The Inflation Reduction Act includes $200 million to states over the next decade to train contractors in energy efficiency upgrades and electrification. Bartholomy, from the Building Decarbonization Coalition, said some of that money could go toward paying a portion of a trainee’s wages, enabling contractors like Borin to take on more trainees. (Some states also offer tax credits to employers who bring on apprentices, but California isn’t one of them.)
One challenge with involving contractors, though, is that many of them aren’t convinced of the benefits of switching to electric appliances. Take heat pumps. They transfer heat from the outside air indoors, even on very cold days, to provide space heating, and work in reverse to provide cooling in the summertime. They’re more expensive than a gas furnace up front but can pay off with savings in the long run. Even so, homeowners recount encounters with contractors who tried to persuade them out of buying electric heat pumps, raising doubts with customers about the higher price and whether they work as well as natural gas systems.
California is trying to change contractors’ minds through a $120 million initiative called TECH Clean California. A big part of it involves training contractors how to install electric heat pumps and water heaters but it also lays out available rebates and other subsidies that would help sell them to customers.
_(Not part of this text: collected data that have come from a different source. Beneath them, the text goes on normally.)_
**src/core/smsp_pkg.sv**
```systemverilog
package smsp_pkg;

    // Register indices; byte address is four times the index
    localparam logic [6:0] IDX_GP_DIR = 7'h4C;
    localparam logic [6:0] IDX_GP_POL = 7'h4E;
    localparam logic [6:0] IDX_GP_PULL = 7'h50;
    localparam logic [6:0] IDX_GP_WMASK = 7'h52;
    localparam logic [6:0] IDX_GP_DATA = 7'h54;
    localparam logic [6:0] IDX_PWR_CLK = 7'h5C;
    localparam logic [6:0] IDX_PIN_ROLE = 7'h5E;
    localparam logic [6:0] IDX_GP_STICKY = 7'h60;

    // Field positions in the power and clock register
    localparam int unsigned PD_DEPTH_LSB = 0;
    localparam int unsigned CLK_EN_A_BIT = 4;
    localparam int unsigned CLK_EN_B_BIT = 5;
    localparam int unsigned XTAL_SEL_LSB = 8;

    // Field positions in the pin role register
    localparam int unsigned MIC_SEL_BIT = 0;
    localparam int unsigned WAKE_SEL_BIT = 1;
    localparam int unsigned MON_SEL_BIT = 2;
    localparam int unsigned MODE_LSB = 12;
    localparam int unsigned STRAP_DONE_BIT = 15;

    // Reset values
    localparam logic [7:0] GP_DIR_RST = 8'hFF;
    localparam logic [7:0] GP_PULL_RST = 8'hFF;
    localparam logic [7:0] GP_ZERO_RST = 8'h00;
    localparam logic [15:0] PWR_CLK_RST = 16'h0030;
    localparam logic [2:0] ROLE_RST = 3'h0;

    // AXI responses
    localparam logic [1:0] RESP_OKAY = 2'h0;
    localparam logic [1:0] RESP_SLVERR = 2'h2;

    // Serial interface modes; the position equals the codec identifier
    typedef enum logic [1:0] {
        SMSP_PRIMARY,
        SMSP_SEC_ID1,
        SMSP_SEC_ID2,
        SMSP_DSP
    } smsp_mode_t;

    // Strap levels {pin3, pin2} to mode
    function automatic smsp_mode_t strap_to_mode(input logic [1:0] s);
        return smsp_mode_t'(~s);
    endfunction

endpackage

```
**src/core/smsp_top.sv**
```systemverilog
`timescale 1ns/1ns

module smsp_top
    import smsp_pkg::*;
#(
    parameter int unsigned ADDR_W = 9,
    parameter int unsigned BCLK_HALF = 4
) (
    input wire logic core_clk,
    input wire logic sys_rst,
    // AXI4-Lite slave
    input wire logic [ADDR_W-1:0] s_axi_awaddr,
    input wire logic s_axi_awvalid,
    output logic s_axi_awready,
    input wire logic [31:0] s_axi_wdata,
    input wire logic [3:0] s_axi_wstrb,
    input wire logic s_axi_wvalid,
    output logic s_axi_wready,
    output logic [1:0] s_axi_bresp,
    output logic s_axi_bvalid,
    input wire logic s_axi_bready,
    input wire logic [ADDR_W-1:0] s_axi_araddr,
    input wire logic s_axi_arvalid,
    output logic s_axi_arready,
    output logic [31:0] s_axi_rdata,
    output logic [1:0] s_axi_rresp,
    output logic s_axi_rvalid,
    input wire logic s_axi_rready,
    // Pins
    input wire logic pwrdn_n_pin,
    input wire logic crystal_in,
    output logic clk_out_pin,
    input wire logic bit_clk_i,
    output logic bit_clk_o,
    output logic bit_clk_oe,
    input wire logic sync_i,
    output logic sync_o,
    output logic sync_oe,
    output logic sdata_to_ctrl,
    input wire logic sdata_from_ctrl,
    input wire logic [7:0] gp_i,
    output logic [7:0] gp_o,
    output logic [7:0] gp_oe,
    output logic [7:0] gp_pull_en,
    // Core side
    output smsp_mode_t mode,
    output logic mode_valid,
    output logic [1:0] codec_id,
    output logic bclk_rise,
    output logic frame_sync,
    input wire logic frame_sync_req,
    input wire logic tx_bit,
    output logic rx_bit,
    input wire logic monitor_bit,
    output logic mic_path_en,
    output logic crystal_needed,
    output logic [1:0] crystal_freq_select,
    output logic powered_down,
    output logic [1:0] pd_depth
);

    // Two-flop synchronisers for all pin inputs
    logic [4:0] pin_s1_q, pin_s2_q;
    logic [7:0] gp_s1_q, gp_s2_q;
    logic pwr_s3_q, bclk_s3_q;
    always_ff @(posedge core_clk or posedge sys_rst) begin
        if (sys_rst) begin
            pin_s1_q <= 5'h00;
            pin_s2_q <= 5'h00;
            gp_s1_q <= 8'hFF;
            gp_s2_q <= 8'hFF;
            pwr_s3_q <= 1'b0;
            bclk_s3_q <= 1'b0;
        end else begin
            pin_s1_q <= {sdata_from_ctrl, sync_i, bit_clk_i, crystal_in, pwrdn_n_pin};
            pin_s2_q <= pin_s1_q;
            gp_s1_q <= gp_i;
            gp_s2_q <= gp_s1_q;
            pwr_s3_q <= pin_s2_q[0];
            bclk_s3_q <= pin_s2_q[2];
        end
    end

    logic pwr_n, xtal_s, pwr_rise;
    assign pwr_n = pin_s2_q[0];
    assign xtal_s = pin_s2_q[1];
    // Release of power-down; held low at power-up by the controller
    assign pwr_rise = pwr_n & ~pwr_s3_q;

    // Mode capture on core clock only, cleared solely by power-on reset
    logic strap_done_q;
    smsp_mode_t mode_q;
    always_ff @(posedge core_clk or posedge sys_rst) begin
        if (sys_rst) begin
            strap_done_q <= 1'b0;
            mode_q <= SMSP_PRIMARY;
        end else if (pwr_rise && !strap_done_q) begin
            strap_done_q <= 1'b1;
            mode_q <= strap_to_mode(gp_s2_q[3:2]);
        end
    end
    // Later straps and power cycles leave the mode alone

    logic clk_master;
    assign mode = mode_q;
    assign mode_valid = strap_done_q;
    assign codec_id = mode_q;
    assign clk_master = (mode_q == SMSP_PRIMARY) || (mode_q == SMSP_DSP);

    // Registers
    logic [7:0] dir_q, pol_q, pull_q, wmask_q, dout_q, sticky_q;
    logic [15:0] pwr_clk_q;
    logic [2:0] role_q;
    logic wake_hit, wake_q;
    logic [7:0] wake_bits;
    logic wr_hit, rd_hit;
    logic [2:0] wr_sel, rd_sel;

    // AXI write channel holding
    logic aw_got_q, w_got_q;
    logic [ADDR_W-1:0] awaddr_q;
    logic [31:0] wdata_q;
    logic [3:0] wstrb_q;
    logic do_wr;
    assign s_axi_awready = !aw_got_q && !s_axi_bvalid;
    assign s_axi_wready = !w_got_q && !s_axi_bvalid;
    assign do_wr = aw_got_q && w_got_q;

    // Address decode: byte address must be an aligned register index
    function automatic logic [2:0] reg_sel(input logic [ADDR_W-1:0] a, output logic hit);
        logic [6:0] idx;
        idx = a[8:2];
        hit = (a[1:0] == 2'h0);
        reg_sel = 3'h0;
        unique case (idx)
            IDX_GP_DIR: reg_sel = 3'h0;
            IDX_GP_POL: reg_sel = 3'h1;
            IDX_GP_PULL: reg_sel = 3'h2;
            IDX_GP_WMASK: reg_sel = 3'h3;
            IDX_GP_DATA: reg_sel = 3'h4;
            IDX_PWR_CLK: reg_sel = 3'h5;
            IDX_PIN_ROLE: reg_sel = 3'h6;
            IDX_GP_STICKY: reg_sel = 3'h7;
            default: hit = 1'b0;
        endcase
    endfunction

    // Channel capture and write response
    always_ff @(posedge core_clk or posedge sys_rst) begin
        if (sys_rst) begin
            aw_got_q <= 1'b0;
            w_got_q <= 1'b0;
            awaddr_q <= '0;
            wdata_q <= 32'h0000_0000;
            wstrb_q <= 4'h0;
            s_axi_bvalid <= 1'b0;
            s_axi_bresp <= RESP_OKAY;
        end else begin
            if (s_axi_awvalid && s_axi_awready) begin
                aw_got_q <= 1'b1;
                awaddr_q <= s_axi_awaddr;
            end
            if (s_axi_wvalid && s_axi_wready) begin
                w_got_q <= 1'b1;
                wdata_q <= s_axi_wdata;
                wstrb_q <= s_axi_wstrb;
            end
            if (do_wr) begin
                aw_got_q <= 1'b0;
                w_got_q <= 1'b0;
                s_axi_bvalid <= 1'b1;
                s_axi_bresp <= wr_hit ? RESP_OKAY : RESP_SLVERR;
            end else if (s_axi_bvalid && s_axi_bready) begin
                s_axi_bvalid <= 1'b0;
            end
        end
    end

    // Decode of the held write address and the offered read address
    always_comb begin
        wr_sel = reg_sel(awaddr_q, wr_hit);
        rd_sel = reg_sel(s_axi_araddr, rd_hit);
    end

    // Writable registers with byte lane strobes; general pins start as pulled-up inputs
    logic we;
    assign we = do_wr && wr_hit;
    always_ff @(posedge core_clk or posedge sys_rst) begin
        if (sys_rst) begin
            dir_q <= GP_DIR_RST;
            pull_q <= GP_PULL_RST;
            pol_q <= GP_ZERO_RST;
            wmask_q <= GP_ZERO_RST;
            dout_q <= GP_ZERO_RST;
            pwr_clk_q <= PWR_CLK_RST;
            role_q <= ROLE_RST;
        end else if (we) begin
            unique case (wr_sel)
                3'h0: if (wstrb_q[0]) dir_q <= wdata_q[7:0];
                3'h1: if (wstrb_q[0]) pol_q <= wdata_q[7:0];
                3'h2: if (wstrb_q[0]) pull_q <= wdata_q[7:0];
                3'h3: if (wstrb_q[0]) wmask_q <= wdata_q[7:0];
                3'h4: if (wstrb_q[0]) dout_q <= wdata_q[7:0];
                3'h5: begin
                    if (wstrb_q[0]) pwr_clk_q[7:0] <= wdata_q[7:0];
                    if (wstrb_q[1]) pwr_clk_q[15:8] <= wdata_q[15:8];
                end
                3'h6: if (wstrb_q[0]) role_q <= wdata_q[2:0];
                3'h7: ;
            endcase
        end
    end

    // Sticky wake flags: set wins over write-one-to-clear
    always_ff @(posedge core_clk or posedge sys_rst) begin
        if (sys_rst) begin
            sticky_q <= GP_ZERO_RST;
        end else begin
            sticky_q <= (sticky_q & ~((we && wr_sel == 3'h7 && wstrb_q[0]) ? wdata_q[7:0] : 8'h00))
                        | wake_bits;
        end
    end

    // Read channel
    logic [15:0] rd_val;
    always_comb begin
        rd_val = 16'h0000;
        unique case (rd_sel)
            3'h0: rd_val = {8'h00, dir_q};
            3'h1: rd_val = {8'h00, pol_q};
            3'h2: rd_val = {8'h00, pull_q};
            3'h3: rd_val = {8'h00, wmask_q};
            3'h4: rd_val = {8'h00, gp_s2_q};
            3'h5: rd_val = pwr_clk_q;
            3'h6: begin
                rd_val[2:0] = role_q;
                rd_val[MODE_LSB +: 2] = mode_q;
                rd_val[STRAP_DONE_BIT] = strap_done_q;
            end
            3'h7: rd_val = {8'h00, sticky_q};
        endcase
    end

    assign s_axi_arready = !s_axi_rvalid;
    always_ff @(posedge core_clk or posedge sys_rst) begin
        if (sys_rst) begin
            s_axi_rvalid <= 1'b0;
            s_axi_rdata <= 32'h0000_0000;
            s_axi_rresp <= RESP_OKAY;
        end else if (s_axi_arvalid && s_axi_arready) begin
            s_axi_rvalid <= 1'b1;
            s_axi_rdata <= rd_hit ? {16'h0000, rd_val} : 32'h0000_0000;
            s_axi_rresp <= rd_hit ? RESP_OKAY : RESP_SLVERR;
        end else if (s_axi_rvalid && s_axi_rready) begin
            s_axi_rvalid <= 1'b0;
        end
    end

    // Wake detection: masked pins at their selected level
    assign wake_bits = wmask_q & ~(gp_s2_q ^ pol_q);
    assign wake_hit = |wake_bits;
    always_ff @(posedge core_clk or posedge sys_rst) begin
        if (sys_rst) begin
            wake_q <= 1'b0;
        end else begin
            wake_q <= wake_hit;
        end
    end

    // General pin roles; strap pins stay passive inputs until the first release
    logic mic_sel, wake_sel, mon_sel;
    assign mic_sel = role_q[MIC_SEL_BIT];
    assign wake_sel = role_q[WAKE_SEL_BIT];
    assign mon_sel = role_q[MON_SEL_BIT];
    assign mic_path_en = mic_sel;
    always_comb begin
        gp_o = dout_q;
        gp_oe = ~dir_q;
        gp_pull_en = pull_q;
        gp_oe[1] = 1'b0;
        if (wake_sel) begin
            gp_o[3] = wake_q;
            gp_oe[3] = 1'b1;
        end
        if (mon_sel) begin
            gp_o[4] = monitor_bit;
            gp_oe[4] = 1'b1;
        end
        if (!strap_done_q) begin
            gp_oe[3:2] = 2'h0;
            gp_pull_en[3:2] = 2'h3;
        end
    end

    // Bit clock divider for the master modes
    logic [$clog2(BCLK_HALF+1)-1:0] bdiv_q;
    logic bclk_q;
    always_ff @(posedge core_clk or posedge sys_rst) begin
        if (sys_rst) begin
            bdiv_q <= '0;
            bclk_q <= 1'b0;
        end else if (strap_done_q && clk_master) begin
            if (bdiv_q == BCLK_HALF[$bits(bdiv_q)-1:0] - 1'b1) begin
                bdiv_q <= '0;
                bclk_q <= ~bclk_q;
            end else begin
                bdiv_q <= bdiv_q + 1'b1;
            end
        end
    end

    // Link pin directions follow the latched mode
    assign bit_clk_oe = strap_done_q && clk_master;
    assign bit_clk_o = bclk_q;
    assign sync_oe = strap_done_q && (mode_q == SMSP_DSP);
    assign bclk_rise = bit_clk_oe ? (bdiv_q == '0 && bclk_q) : (pin_s2_q[2] & ~bclk_s3_q);
    assign frame_sync = sync_oe ? sync_o : pin_s2_q[3];
    assign rx_bit = pin_s2_q[4];

    // Registered serial outputs
    always_ff @(posedge core_clk or posedge sys_rst) begin
        if (sys_rst) begin
            sync_o <= 1'b0;
            sdata_to_ctrl <= 1'b0;
            clk_out_pin <= 1'b0;
        end else begin
            sync_o <= frame_sync_req && sync_oe;
            sdata_to_ctrl <= tx_bit;
            clk_out_pin <= xtal_s && pwr_clk_q[CLK_EN_A_BIT] && pwr_clk_q[CLK_EN_B_BIT];
        end
    end

    // Clocking and power status
    assign crystal_needed = clk_master || wake_sel;
    assign crystal_freq_select = pwr_clk_q[XTAL_SEL_LSB +: 2];
    assign powered_down = !pwr_n;
    assign pd_depth = pwr_clk_q[PD_DEPTH_LSB +: 2];

    // Checks
    a_mode_capture: assert property (@(posedge core_clk) disable iff (sys_rst)
        pwr_rise && !strap_done_q |=> strap_done_q && mode_q == strap_to_mode($past(gp_s2_q[3:2])))
        else $error("strap mode not captured");
    a_mode_frozen: assert property (@(posedge core_clk) disable iff (sys_rst)
        strap_done_q |=> strap_done_q && $stable(mode_q))
        else $error("mode changed after capture");
    a_first_only: assert property (@(posedge core_clk) disable iff (sys_rst)
        !strap_done_q && !pwr_rise |=> !strap_done_q)
        else $error("capture without release");
    a_strap_quiet: assert property (@(posedge core_clk) disable iff (sys_rst)
        !strap_done_q |-> gp_oe[3:2] == 2'h0 && gp_pull_en[3:2] == 2'h3)
        else $error("strap pins driven before capture");
    a_bclk_dir: assert property (@(posedge core_clk) disable iff (sys_rst)
        strap_done_q |-> bit_clk_oe == (codec_id == 2'h0 || codec_id == 2'h3))
        else $error("bit clock direction wrong");
    a_sync_dir: assert property (@(posedge core_clk) disable iff (sys_rst)
        sync_oe |-> strap_done_q && codec_id == 2'h3 && bit_clk_oe)
        else $error("sync direction wrong");
    a_wake_drive: assert property (@(posedge core_clk) disable iff (sys_rst)
        strap_done_q && wake_sel && wake_hit ##1 wake_sel |-> gp_o[3] && gp_oe[3])
        else $error("wake output not raised");
    a_clk_gate: assert property (@(posedge core_clk) disable iff (sys_rst)
        !pwr_clk_q[CLK_EN_A_BIT] |=> !clk_out_pin)
        else $error("clock output not gated");
    a_mic_role: assert property (@(posedge core_clk) disable iff (sys_rst)
        mic_path_en |-> !gp_oe[1])
        else $error("mic pin driven");
    a_sdata_path: assert property (@(posedge core_clk) disable iff (sys_rst)
        1'b1 |=> sdata_to_ctrl == $past(tx_bit))
        else $error("serial data not forwarded");
    a_gp_default: assert property (@(posedge core_clk) disable iff (sys_rst)
        $fell(sys_rst) |-> gp_oe == 8'h00 && gp_pull_en == 8'hFF)
        else $error("general pins not inputs after reset");

    c_dsp_mode: cover property (@(posedge core_clk) disable iff (sys_rst)
        pwr_rise && !strap_done_q ##1 mode_q == SMSP_DSP);
    c_secondary: cover property (@(posedge core_clk) disable iff (sys_rst)
        strap_done_q && mode_q == SMSP_SEC_ID2 && bclk_rise);
    c_second_release: cover property (@(posedge core_clk) disable iff (sys_rst)
        strap_done_q && pwr_rise);
    c_wake_out: cover property (@(posedge core_clk) disable iff (sys_rst)
        wake_sel && gp_o[3]);

endmodule

```
**config.mk**
```make
export PLATFORM = sky130hd
export DESIGN_NAME = smsp_top
export DESIGN_NICKNAME = d
export VERILOG_FILES = /design/src/core/smsp_pkg.sv /design/src/core/smsp_top.sv
export SDC_FILE = /design/constraint.sdc
export NUM_CORES = 1
export LEC_CHECK = 0
export ABC_AREA = 0
export BUFFER_PORTS_ARGS = -buffer_cell sky130_fd_sc_hd__buf_2
export CORE_MARGIN = 2
export CORE_UTILIZATION = 54
export CTS_CLUSTER_DIAMETER = 80
export CTS_CLUSTER_SIZE = 16
export DETAILED_ROUTE_END_ITERATION = 6
export PLACE_DENSITY = 0.87
export REMOVE_ABC_BUFFERS = 1
export SYNTH_ARGS = -nofsm -noshare
export SYNTH_HDL_FRONTEND = slang
export SYNTH_SLANG_ARGS = --single-unit
```
**constraint.sdc**
```tcl
create_clock -name core_clk -period 4.9 [get_ports core_clk]
set_input_delay 0.245 -clock core_clk [delete_from_list [all_inputs] [get_ports core_clk]]
set_output_delay 0.245 -clock core_clk [all_outputs]
set_load 0.02 [all_outputs]
```
==> flow_summary.yaml, run 1 <==
run_status:
  status: "finished, final reports clean"
timing:
  setup_viol: 0
  finalCritPeriodShare_pct: 48.7
  tightest_slew_ns: 0.979
  rsz0062_at_grt: "false"
  slew_headroom_pct: 34.7
  hold_viol: 0
  fin_crit_ns: 2.39
  timing.fmax_mhz: 419
  setup-tns-final_ns: 0
  finalMaxSlewViolations: 0
  skew_ns: 0.00859
place:
  portBuffers: 125
  gp_congestion: 0.898
  dp_cells: 850
  dp_hpwl_um: 11500
worst_setup_path:
  r2r_slack_ns: 2.51
  start_kind: "register"
  crit_fanout: 10
  cp-end-kind: "register"
  crit_path_start: "awaddr_q[6]"
  reg2reg_depth: 4
  crit_required_ns: 5.20
  critPathArrivalTime_ns: 2.69
  r2r-start: "awaddr_q[6]"
  worstReg2RegEnd: "pol_q[6]"
  crit_type: "reg -> reg"
pwr:
  power_frac_comb_pct: 19.4
  seqPwrFrac_pct: 44.3
  clkPwrFrac_pct: 36.3
  irDropWorstVdd_v: 0.000355
  switchingPower_w: 0.00113
  power_density_mw_per_mm2: 454
  internal-power_w: 0.00273
  swShare_pct: 29.4
  p_leak_nw: 4.04
drt:
  m1WireLength_um: 7090
  first_pass_iters: 6
  met2_length_um: 8350
  highest_layer: "met4"
  drc_errors: 0
  met3_length_um: 1210
  dr.first_iter.drc_count: 440
  viasPerCell: 5.73
  wl_per_cell_um: 19.0
  wirelength_um: 17100
  antenna_left: 0
  vias: 5145
global_route:
  globalRouteTotalUtil_pct: 25.0
  grt_max_degree: 112
  grt_pass1_wl_um: 27300
  antenna_found_initial: 0
  first_global_vias: 5273
  grt_overflow: 0
run:
  maxCapViolCount: 0
die:
  rows: 42
  die_x_um: 119
  start_util_pct: 54.7
  core_mm2: 0.0131
  top_level_ports: 163
  fp.dieH_um: 119
  dieArea_mm2: 0.0142
final_layout:
  nets: 789
  diodes: 0
  drive_gt1_share_pct: 40.2
  fin_cells: 898
  area_delta_synth_final_pct: 18.9
synth:
  ys_ff_latch: 155
  synth_enable_flop_cells: 0
  netlist_area_mm2: 0.00716
  yosys_most_used_dff: "dfrtp_1"
  ys_seq_area_share_pct: 54.7
  synthCells: 586
  async_reset_ff_share_pct: 100
  synth.area.top_cells: "dfrtp_1 (42%), mux2_2 (13%), dfstp_2 (12%)"
  synth_cell_types: 69
  ys_warn_count: 0
  ys_top_cells_by_count: "dfrtp_1 (121), mux2_2 (81), nand2_1 (44)"
  syn-mean-instance-area_um2: 12.2
  synth_top_area_share_pct: 42.3
  synth_top_area_cell: "dfrtp_1"
  yosysMostFrequentCell: "dfrtp_1"
clock_tree:
  cts_buffers: 17
  cts_tree: "built"
  cts_setup_buffers: 0
  cts_root_buffer: "clkbuf_16"
  cts_sinks: 155
  clk_latency_ns: 0.42
  cts_max_path_buffers: 2
  htreeDepth: 4
  clk_pin_slew_ns: 0.06
min_path:
  min_path_type: "in -> async"
==> state kept, by name (all words and copies together), names as in the netlist, 2 cells and up <==
name,count
pull_q,8
pin_s2_q,5
s_axi_rdata,16
gp_s1_q,8
pol_q,8
pwr_clk_q,16
sticky_q,8
wmask_q,8
dir_q,8
role_q,3
awaddr_q,9
codec_id,2
wstrb_q,2
dout_q,8
pin_s1_q,5
wdata_q,16
gp_s2_q,8
bdiv_q,3
==> per-layer routing <==
metal	global-route usage, %	up-vias
li1	-	2285
met1	32.7	2573
met2	40.2	237
met3	5.84	50
met4	10.4	0
met5	0	-
==> stage by stage <==
step / hold slack, ns / power (W) / cell area (µm²) / utilization (%) / setup slack (ns)
6_report: 0.0304 / 0.00387 / 8520 / 65.1 / 2.51
5_1_grt: 0.0352 / 0.00404 / 8520 / 65.1 / 2.43
4_1_cts: 0.0175 / 0.00388 / 8520 / 65.1 / 2.55
3_5_place_dp: 0.335 / 0.00247 / 7720 / 59.0 / 2.53
3_3_place_gp: 0.332 / 0.00240 / 7720 / 59.0 / 2.50
2_1_floorplan: 0.249 / 0.00220 / 6850 / - / 0.533
==> layout by cell type (no fill, tap or decap), types with 16 or more instances in the layout <==
cell           netlist  layout
nand2_1             44      44
mux2i_1             19      19
conb_1               1      19
inv_1               31      30
dfstp_2             34      34
dlygate4sd3_1        0      16
buf_2                5     125
mux2_2              81      81
o21ai_0             23      23
dfrtp_1            121     121
clkbuf_16            0      17
==> power by group through the flow <==
| stage | registers, W | clock network, W | logic, W |
|---|---|---|---|
| CTS | 0.00170 | 0.00142 | 0.000756 |
| finish | 0.00171 | 0.00140 | 0.000750 |
| floorplan | 0.00169 | 0 | 0.000514 |
| detailed placement | 0.00172 | 0 | 0.000741 |
| global route | 0.00174 | 0.00148 | 0.000825 |
| global placement | 0.00170 | 0 | 0.000702 |
==> critical path, cell delays in order (launching register included) <==
cell,delay [ns]
dfrtp_1,0.50
or4bb_1,0.27
o211ai_4,0.15
a2111oi_4,0.91
mux2_2,0.43
==> what timing repair did <==
item | in CTS | in global routing
hold buffers | 16 | 0
endpoints found under the hold margin | 16 | 0
gates resized for setup | 0 | 0
==> final cells by class <==
cell class,count,area (µm²)
Inverter,31,121
Clock inverter,6,135
Clock buffer,26,499
Timing Repair Buffer,144,808
Multi-Input combinational cell,360,2810
Tap cell,176,220
Sequential cell,155,3920
Fill cell,993,4570
==> how the worst max path moves through the flow <==
| stage | slack (ns) | cells past startpoint | end |
|---|---|---|---|
| finish | 2.51 | 4 | pol_q[6] |
| detailed placement | 2.53 | 5 | s_axi_rdata[6] |
| global route | 2.43 | 5 | bclk_rise |
| global placement | 2.50 | 5 | s_axi_rdata[4] |
| floorplan | 0.53 | 1 | aw_got_q |
| CTS | 2.55 | 4 | pol_q[6] |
The program launched in the middle of 2021, and so far, more than 600 contractors have participated, according to Evan Kamei, a program manager at TECH. Kamei said the initiative is also working to increase cooperation between existing training providers, like community colleges, utilities, and manufacturers.
While education, training opportunities, funding, and stronger collaboration between the networks of companies, schools, and contractors could all help ensure that people interested in becoming electricians get a shot at making it into the field, they still don’t necessarily address one of the biggest obstacles to “electrifying everything”—getting people interested in the trade in the first place. So how can the United States inspire more people like David Pitts and Borin Reyes?
“I think one of the big questions is really, do millennials and Zoomers see a career for themselves in crawl spaces and attics doing this work?” said Bartholomy. “You know, it’s, ‘You should be going to four year college and learning C++ programming, not working in the trades.’“
Asked if he had any ideas for how to get more young people interested in the field, Reyes didn’t skip a beat. “Showing them how much money they can make. That is the key.”
According to the Bureau of Labor Statistics, the mean annual wage for an electrician in the U.S. is about $63,000 compared with an average of $58,000 for all occupations. But there’s a big range. In the Bay Area, the top-paying metropolitan area for electricians in the country, the average is $93,900, with many contractors topping six figures.
Another step is to raise awareness. Davignon’s organization, the Interstate Renewable Energy Council, recently won a $2 million grant from the U.S. Department of Energy to develop an outreach campaign to advertise careers in renovating houses to be more energy efficient, known as “weatherization.” She said she hopes to raise more money to promote other jobs in clean energy, like electricians. One idea is a twist on the classic U.S. Army recruitment ad along the lines of: Your country needs you to be an energy hero.
“That’s the kind of thing we really need to start to remove the stigma from these trade jobs,” Davignon said. “You know, is the construction job sexy enough for someone or do they also want to be saving the world?”